● **Dataset entries**:
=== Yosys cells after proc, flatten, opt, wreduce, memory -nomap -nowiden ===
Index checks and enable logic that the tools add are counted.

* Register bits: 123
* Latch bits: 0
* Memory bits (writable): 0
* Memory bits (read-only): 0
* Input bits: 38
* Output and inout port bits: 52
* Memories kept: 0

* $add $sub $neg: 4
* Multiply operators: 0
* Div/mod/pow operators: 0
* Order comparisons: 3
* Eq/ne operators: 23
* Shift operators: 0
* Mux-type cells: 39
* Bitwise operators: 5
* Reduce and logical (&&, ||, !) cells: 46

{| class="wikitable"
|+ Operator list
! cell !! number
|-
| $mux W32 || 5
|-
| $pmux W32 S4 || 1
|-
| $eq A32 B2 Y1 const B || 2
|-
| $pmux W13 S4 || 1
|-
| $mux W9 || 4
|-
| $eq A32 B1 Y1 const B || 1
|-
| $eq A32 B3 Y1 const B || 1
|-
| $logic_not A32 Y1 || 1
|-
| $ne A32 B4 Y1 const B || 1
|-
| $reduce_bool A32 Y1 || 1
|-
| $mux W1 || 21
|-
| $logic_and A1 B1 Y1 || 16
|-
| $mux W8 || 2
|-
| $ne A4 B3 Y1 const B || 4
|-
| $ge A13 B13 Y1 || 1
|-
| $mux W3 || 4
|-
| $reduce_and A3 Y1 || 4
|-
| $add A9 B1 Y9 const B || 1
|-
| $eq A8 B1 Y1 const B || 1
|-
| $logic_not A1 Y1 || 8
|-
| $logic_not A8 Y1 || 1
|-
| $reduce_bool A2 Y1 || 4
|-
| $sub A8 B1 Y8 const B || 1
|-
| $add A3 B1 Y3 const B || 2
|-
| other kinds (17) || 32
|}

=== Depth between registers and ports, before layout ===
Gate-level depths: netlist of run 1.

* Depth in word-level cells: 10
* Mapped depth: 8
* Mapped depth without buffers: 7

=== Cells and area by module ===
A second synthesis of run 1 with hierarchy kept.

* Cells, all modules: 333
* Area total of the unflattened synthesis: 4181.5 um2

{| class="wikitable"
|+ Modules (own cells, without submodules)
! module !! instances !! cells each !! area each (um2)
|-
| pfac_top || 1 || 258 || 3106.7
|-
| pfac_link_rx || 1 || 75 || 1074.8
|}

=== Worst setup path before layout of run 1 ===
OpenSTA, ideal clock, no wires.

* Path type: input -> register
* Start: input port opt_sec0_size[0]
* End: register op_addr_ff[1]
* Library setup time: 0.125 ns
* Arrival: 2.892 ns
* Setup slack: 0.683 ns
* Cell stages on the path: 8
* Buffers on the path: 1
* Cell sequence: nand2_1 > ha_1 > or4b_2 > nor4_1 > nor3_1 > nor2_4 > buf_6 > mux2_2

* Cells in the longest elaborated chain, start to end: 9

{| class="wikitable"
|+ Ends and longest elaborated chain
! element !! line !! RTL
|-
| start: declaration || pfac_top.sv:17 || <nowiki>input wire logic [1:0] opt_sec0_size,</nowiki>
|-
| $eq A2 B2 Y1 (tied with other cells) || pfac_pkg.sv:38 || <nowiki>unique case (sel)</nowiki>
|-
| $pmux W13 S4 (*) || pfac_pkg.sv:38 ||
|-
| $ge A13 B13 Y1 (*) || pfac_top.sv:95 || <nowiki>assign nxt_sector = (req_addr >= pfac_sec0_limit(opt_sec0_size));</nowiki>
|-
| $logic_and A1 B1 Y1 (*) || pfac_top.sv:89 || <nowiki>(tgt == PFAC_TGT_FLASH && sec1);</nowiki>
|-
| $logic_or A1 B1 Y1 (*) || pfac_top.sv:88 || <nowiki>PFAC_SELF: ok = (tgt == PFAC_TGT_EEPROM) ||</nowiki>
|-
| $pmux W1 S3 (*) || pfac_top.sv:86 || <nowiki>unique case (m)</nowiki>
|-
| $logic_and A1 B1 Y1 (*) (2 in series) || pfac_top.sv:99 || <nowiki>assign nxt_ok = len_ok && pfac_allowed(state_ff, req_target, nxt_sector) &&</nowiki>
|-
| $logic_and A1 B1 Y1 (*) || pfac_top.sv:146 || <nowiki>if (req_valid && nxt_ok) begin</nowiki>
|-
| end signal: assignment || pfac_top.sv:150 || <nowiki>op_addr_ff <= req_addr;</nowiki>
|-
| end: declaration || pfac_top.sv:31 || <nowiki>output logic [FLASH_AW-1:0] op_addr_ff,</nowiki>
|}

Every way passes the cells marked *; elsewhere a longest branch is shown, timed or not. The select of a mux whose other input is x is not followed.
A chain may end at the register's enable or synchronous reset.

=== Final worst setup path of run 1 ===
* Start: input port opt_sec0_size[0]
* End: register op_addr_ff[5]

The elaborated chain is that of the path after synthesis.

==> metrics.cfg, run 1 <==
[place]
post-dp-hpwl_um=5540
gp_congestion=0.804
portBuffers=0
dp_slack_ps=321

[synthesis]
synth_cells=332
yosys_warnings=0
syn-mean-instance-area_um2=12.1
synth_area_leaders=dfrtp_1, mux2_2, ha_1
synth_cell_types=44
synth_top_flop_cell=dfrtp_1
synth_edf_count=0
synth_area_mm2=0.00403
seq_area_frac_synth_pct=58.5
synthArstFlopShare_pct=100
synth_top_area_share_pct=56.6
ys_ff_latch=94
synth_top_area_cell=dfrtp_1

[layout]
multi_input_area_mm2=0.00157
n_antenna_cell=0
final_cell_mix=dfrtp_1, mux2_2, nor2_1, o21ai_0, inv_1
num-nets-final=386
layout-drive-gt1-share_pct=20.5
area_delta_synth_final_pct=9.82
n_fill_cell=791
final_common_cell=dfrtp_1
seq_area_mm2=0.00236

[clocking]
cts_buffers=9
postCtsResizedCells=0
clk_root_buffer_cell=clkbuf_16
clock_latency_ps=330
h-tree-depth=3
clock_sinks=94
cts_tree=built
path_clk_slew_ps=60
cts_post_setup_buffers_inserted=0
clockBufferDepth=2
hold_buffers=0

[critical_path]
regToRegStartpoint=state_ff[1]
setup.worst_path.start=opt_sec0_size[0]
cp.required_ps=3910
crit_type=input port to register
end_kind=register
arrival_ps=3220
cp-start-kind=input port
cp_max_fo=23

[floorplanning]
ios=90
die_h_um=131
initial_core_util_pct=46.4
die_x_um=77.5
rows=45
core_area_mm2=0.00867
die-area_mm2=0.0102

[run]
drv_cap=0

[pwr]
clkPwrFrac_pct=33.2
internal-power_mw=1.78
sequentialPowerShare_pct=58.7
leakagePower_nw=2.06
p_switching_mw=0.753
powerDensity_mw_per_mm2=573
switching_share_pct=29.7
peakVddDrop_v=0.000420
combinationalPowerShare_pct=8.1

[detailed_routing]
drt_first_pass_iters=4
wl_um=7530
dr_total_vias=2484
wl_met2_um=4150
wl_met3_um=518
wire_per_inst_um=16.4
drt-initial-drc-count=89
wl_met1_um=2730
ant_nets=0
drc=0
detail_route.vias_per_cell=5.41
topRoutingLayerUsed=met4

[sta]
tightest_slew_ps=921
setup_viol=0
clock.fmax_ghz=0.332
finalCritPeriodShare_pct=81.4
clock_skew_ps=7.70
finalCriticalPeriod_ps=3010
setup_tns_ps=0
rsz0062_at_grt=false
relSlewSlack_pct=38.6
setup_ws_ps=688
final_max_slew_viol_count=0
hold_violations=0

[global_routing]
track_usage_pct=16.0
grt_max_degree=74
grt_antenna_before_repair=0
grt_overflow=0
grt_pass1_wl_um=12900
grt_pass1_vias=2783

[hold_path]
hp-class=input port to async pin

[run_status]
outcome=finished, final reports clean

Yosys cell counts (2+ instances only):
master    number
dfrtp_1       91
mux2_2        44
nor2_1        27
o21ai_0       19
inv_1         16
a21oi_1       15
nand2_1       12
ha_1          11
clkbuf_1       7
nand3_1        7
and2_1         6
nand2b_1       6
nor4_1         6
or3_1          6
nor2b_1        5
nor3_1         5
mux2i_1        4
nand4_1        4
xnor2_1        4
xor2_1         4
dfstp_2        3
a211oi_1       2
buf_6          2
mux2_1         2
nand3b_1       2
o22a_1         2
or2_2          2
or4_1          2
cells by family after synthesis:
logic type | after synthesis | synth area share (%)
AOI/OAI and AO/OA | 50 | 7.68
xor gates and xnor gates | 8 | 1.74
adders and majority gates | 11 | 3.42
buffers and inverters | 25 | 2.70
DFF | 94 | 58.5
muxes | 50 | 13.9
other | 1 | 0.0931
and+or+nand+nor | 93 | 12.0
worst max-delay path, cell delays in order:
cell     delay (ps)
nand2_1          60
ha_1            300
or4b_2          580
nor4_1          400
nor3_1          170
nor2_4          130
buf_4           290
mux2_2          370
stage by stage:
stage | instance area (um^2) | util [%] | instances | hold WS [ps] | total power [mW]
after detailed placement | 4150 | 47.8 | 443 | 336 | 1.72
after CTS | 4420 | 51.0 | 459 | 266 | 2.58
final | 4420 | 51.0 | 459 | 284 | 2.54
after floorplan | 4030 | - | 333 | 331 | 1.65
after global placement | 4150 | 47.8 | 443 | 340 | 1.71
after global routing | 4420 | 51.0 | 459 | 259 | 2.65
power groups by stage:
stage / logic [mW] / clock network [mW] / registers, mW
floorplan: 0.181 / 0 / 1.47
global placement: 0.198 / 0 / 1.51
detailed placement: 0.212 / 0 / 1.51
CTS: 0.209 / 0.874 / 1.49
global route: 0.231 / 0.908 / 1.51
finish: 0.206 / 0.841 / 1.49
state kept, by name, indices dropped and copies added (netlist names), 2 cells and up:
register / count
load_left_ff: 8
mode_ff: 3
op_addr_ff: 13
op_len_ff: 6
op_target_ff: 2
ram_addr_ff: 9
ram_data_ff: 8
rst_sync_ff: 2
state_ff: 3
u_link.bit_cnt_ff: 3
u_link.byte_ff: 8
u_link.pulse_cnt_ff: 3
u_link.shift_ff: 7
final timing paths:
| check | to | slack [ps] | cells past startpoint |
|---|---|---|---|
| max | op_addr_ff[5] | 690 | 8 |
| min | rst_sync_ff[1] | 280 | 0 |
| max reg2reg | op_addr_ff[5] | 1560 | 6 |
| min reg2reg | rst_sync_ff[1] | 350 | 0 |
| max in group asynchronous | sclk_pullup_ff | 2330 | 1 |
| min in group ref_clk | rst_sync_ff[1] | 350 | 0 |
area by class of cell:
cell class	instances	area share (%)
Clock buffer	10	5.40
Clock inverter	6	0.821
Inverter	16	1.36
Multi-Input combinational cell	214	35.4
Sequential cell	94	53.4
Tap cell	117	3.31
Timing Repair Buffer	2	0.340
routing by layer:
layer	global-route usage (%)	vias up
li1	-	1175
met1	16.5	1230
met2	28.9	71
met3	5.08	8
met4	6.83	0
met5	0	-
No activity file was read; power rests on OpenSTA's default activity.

● **What is required**: Within the data, how many lines hold the string "without"? Answer with the number and nothing more.

● **Answer to this problem**: 2